Task brief - Scan the listing below. Report each line that includes "layer".

Task input -
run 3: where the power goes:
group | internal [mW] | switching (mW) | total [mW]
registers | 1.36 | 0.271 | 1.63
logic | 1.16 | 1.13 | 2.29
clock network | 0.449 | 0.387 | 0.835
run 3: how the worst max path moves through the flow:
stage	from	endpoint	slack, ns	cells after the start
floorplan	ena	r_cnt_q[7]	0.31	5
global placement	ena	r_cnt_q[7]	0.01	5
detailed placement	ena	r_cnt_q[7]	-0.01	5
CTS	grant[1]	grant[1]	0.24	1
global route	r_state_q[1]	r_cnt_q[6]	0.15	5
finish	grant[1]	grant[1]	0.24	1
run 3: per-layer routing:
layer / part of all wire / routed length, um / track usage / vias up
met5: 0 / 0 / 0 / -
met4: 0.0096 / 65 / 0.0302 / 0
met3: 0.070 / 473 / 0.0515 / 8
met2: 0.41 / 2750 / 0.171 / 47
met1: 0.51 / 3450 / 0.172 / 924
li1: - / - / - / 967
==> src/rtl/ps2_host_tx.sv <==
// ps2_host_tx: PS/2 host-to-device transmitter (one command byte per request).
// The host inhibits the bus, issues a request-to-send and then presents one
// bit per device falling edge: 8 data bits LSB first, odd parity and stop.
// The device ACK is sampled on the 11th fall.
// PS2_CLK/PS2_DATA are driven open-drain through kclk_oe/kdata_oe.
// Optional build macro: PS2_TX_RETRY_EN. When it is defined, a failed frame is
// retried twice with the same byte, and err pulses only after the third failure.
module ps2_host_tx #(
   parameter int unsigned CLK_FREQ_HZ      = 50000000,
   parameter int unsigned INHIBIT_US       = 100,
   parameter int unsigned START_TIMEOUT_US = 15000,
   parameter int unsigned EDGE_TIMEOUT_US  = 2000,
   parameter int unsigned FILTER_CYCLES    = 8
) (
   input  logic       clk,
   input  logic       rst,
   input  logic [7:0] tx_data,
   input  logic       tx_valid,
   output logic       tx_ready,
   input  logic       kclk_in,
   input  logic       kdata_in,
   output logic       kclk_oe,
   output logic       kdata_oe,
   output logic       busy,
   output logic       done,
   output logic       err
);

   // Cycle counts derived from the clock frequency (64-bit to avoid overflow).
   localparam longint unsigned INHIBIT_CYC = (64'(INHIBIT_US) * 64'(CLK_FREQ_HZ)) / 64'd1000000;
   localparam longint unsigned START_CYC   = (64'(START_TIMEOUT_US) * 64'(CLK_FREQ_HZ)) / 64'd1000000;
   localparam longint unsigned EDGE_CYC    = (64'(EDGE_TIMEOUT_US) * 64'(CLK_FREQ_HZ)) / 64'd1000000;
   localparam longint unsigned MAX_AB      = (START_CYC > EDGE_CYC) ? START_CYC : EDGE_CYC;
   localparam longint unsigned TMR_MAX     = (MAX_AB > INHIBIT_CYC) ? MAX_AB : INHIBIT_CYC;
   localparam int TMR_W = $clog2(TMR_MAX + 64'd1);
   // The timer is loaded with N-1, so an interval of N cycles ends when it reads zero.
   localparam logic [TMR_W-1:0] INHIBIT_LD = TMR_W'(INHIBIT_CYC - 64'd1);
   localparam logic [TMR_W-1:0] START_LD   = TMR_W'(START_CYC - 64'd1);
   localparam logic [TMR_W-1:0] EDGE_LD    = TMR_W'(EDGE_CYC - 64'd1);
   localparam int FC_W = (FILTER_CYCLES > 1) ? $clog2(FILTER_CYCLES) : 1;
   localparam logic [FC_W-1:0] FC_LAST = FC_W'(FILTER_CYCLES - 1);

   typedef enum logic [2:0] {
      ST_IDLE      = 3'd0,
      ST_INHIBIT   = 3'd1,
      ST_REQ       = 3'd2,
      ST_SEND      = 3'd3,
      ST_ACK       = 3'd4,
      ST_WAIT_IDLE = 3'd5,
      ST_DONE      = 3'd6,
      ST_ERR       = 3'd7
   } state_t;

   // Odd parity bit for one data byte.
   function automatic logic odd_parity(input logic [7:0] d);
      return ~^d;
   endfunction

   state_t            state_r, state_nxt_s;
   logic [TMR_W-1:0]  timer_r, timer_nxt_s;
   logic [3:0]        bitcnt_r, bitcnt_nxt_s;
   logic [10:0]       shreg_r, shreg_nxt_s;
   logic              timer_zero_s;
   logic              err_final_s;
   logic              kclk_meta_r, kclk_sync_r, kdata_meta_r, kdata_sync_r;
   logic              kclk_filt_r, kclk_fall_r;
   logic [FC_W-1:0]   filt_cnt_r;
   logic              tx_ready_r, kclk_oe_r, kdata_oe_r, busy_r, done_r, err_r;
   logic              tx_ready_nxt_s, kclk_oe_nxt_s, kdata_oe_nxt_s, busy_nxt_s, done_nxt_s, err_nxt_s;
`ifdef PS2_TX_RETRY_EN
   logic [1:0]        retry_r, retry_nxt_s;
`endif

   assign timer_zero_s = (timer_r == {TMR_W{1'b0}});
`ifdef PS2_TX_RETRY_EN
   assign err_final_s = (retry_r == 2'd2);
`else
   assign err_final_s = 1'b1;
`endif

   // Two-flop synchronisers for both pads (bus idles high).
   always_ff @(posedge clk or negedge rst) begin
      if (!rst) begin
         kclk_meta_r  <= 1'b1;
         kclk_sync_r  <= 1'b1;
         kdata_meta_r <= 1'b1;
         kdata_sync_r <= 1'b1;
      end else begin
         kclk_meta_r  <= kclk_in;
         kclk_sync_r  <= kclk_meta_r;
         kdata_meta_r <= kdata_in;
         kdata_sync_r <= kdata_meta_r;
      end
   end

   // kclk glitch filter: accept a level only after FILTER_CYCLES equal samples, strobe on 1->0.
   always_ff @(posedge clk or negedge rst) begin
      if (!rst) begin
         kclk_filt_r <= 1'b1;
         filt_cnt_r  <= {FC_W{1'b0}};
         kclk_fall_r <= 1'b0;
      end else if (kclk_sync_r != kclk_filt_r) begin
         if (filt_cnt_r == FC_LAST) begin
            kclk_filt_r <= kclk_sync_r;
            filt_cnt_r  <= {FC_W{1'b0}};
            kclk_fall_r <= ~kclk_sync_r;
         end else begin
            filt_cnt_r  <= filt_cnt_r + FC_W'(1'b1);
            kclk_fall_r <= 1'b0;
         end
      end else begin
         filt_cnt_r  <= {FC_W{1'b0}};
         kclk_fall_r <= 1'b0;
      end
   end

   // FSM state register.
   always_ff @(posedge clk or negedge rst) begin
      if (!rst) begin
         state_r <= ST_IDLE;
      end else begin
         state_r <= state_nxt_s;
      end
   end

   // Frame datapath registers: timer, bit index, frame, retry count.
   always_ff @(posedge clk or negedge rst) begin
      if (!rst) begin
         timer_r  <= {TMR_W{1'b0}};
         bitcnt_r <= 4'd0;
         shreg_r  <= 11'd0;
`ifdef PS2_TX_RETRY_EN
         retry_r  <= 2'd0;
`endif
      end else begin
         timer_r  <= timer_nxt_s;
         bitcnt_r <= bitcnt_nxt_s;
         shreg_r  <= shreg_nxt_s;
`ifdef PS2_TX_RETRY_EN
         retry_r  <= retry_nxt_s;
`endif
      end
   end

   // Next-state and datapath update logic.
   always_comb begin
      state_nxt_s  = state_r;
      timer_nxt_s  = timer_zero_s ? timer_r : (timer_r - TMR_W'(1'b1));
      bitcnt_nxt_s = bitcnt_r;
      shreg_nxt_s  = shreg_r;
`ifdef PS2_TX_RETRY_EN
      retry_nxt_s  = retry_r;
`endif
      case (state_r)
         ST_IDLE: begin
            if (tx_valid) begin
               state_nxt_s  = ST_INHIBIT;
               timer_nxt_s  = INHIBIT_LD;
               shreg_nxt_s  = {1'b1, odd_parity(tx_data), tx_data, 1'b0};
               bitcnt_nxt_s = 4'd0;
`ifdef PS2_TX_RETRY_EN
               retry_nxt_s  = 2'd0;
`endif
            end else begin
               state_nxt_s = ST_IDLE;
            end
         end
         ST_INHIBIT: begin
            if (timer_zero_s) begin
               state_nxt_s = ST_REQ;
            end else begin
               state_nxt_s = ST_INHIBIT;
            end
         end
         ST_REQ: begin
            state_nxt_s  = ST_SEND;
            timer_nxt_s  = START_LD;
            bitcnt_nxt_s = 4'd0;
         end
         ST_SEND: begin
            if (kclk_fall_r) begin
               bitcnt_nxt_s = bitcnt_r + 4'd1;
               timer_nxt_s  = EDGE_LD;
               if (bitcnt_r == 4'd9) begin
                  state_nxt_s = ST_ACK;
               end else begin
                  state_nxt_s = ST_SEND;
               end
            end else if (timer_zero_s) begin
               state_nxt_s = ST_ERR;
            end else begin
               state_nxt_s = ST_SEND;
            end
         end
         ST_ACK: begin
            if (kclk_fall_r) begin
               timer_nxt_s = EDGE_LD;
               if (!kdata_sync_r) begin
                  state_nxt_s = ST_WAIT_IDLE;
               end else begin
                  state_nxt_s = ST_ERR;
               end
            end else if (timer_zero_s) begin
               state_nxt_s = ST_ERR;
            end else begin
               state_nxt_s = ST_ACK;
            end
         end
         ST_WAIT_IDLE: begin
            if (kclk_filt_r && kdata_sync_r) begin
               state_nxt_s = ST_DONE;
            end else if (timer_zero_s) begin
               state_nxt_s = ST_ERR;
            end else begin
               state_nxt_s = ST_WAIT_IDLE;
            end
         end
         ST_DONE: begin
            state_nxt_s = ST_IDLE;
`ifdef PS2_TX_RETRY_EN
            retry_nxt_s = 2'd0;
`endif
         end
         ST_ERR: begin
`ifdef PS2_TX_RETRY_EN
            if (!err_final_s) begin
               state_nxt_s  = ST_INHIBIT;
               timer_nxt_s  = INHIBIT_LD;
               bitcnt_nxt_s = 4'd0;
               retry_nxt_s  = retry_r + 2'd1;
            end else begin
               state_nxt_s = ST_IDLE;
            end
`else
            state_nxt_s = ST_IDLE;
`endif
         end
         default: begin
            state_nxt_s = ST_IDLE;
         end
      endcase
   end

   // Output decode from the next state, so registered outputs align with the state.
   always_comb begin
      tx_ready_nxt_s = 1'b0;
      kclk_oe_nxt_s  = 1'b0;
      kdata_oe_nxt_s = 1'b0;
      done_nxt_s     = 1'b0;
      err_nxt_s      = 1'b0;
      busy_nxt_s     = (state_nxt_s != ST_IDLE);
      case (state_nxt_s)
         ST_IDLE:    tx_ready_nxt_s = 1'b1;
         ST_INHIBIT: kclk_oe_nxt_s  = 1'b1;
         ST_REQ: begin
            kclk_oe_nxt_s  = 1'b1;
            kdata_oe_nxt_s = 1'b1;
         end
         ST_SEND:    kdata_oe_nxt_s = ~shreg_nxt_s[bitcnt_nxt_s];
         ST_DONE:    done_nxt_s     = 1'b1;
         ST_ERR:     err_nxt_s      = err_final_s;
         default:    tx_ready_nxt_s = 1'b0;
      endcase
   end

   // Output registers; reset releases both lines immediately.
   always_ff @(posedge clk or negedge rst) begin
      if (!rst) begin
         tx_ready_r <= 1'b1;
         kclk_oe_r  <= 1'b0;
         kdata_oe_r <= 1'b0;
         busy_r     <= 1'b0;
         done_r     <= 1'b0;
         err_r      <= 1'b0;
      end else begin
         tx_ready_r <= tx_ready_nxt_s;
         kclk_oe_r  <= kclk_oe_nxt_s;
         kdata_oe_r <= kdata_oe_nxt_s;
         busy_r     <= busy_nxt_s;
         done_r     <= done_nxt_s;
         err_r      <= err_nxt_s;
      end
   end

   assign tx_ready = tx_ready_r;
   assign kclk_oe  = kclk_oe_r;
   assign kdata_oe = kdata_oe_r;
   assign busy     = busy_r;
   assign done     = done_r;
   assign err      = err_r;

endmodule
...
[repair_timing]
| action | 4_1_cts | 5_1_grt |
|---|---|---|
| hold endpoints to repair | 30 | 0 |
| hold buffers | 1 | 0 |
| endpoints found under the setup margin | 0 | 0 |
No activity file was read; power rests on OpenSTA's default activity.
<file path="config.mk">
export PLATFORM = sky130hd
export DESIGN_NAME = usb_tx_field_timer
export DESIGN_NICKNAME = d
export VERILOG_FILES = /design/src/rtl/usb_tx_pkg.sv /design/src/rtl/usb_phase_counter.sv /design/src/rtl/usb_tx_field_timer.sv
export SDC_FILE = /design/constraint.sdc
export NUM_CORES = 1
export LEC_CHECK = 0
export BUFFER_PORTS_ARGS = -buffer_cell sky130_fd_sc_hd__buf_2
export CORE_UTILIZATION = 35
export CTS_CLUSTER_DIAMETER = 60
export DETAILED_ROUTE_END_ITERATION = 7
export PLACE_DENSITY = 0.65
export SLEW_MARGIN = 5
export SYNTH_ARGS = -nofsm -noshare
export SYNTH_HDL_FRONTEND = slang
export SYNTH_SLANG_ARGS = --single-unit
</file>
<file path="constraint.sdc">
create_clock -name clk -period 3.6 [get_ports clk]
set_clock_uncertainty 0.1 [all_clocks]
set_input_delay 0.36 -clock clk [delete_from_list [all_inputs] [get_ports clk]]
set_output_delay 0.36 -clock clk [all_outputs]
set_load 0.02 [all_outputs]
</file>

Your response -
run 3: per-layer routing:
layer / part of all wire / routed length, um / track usage / vias up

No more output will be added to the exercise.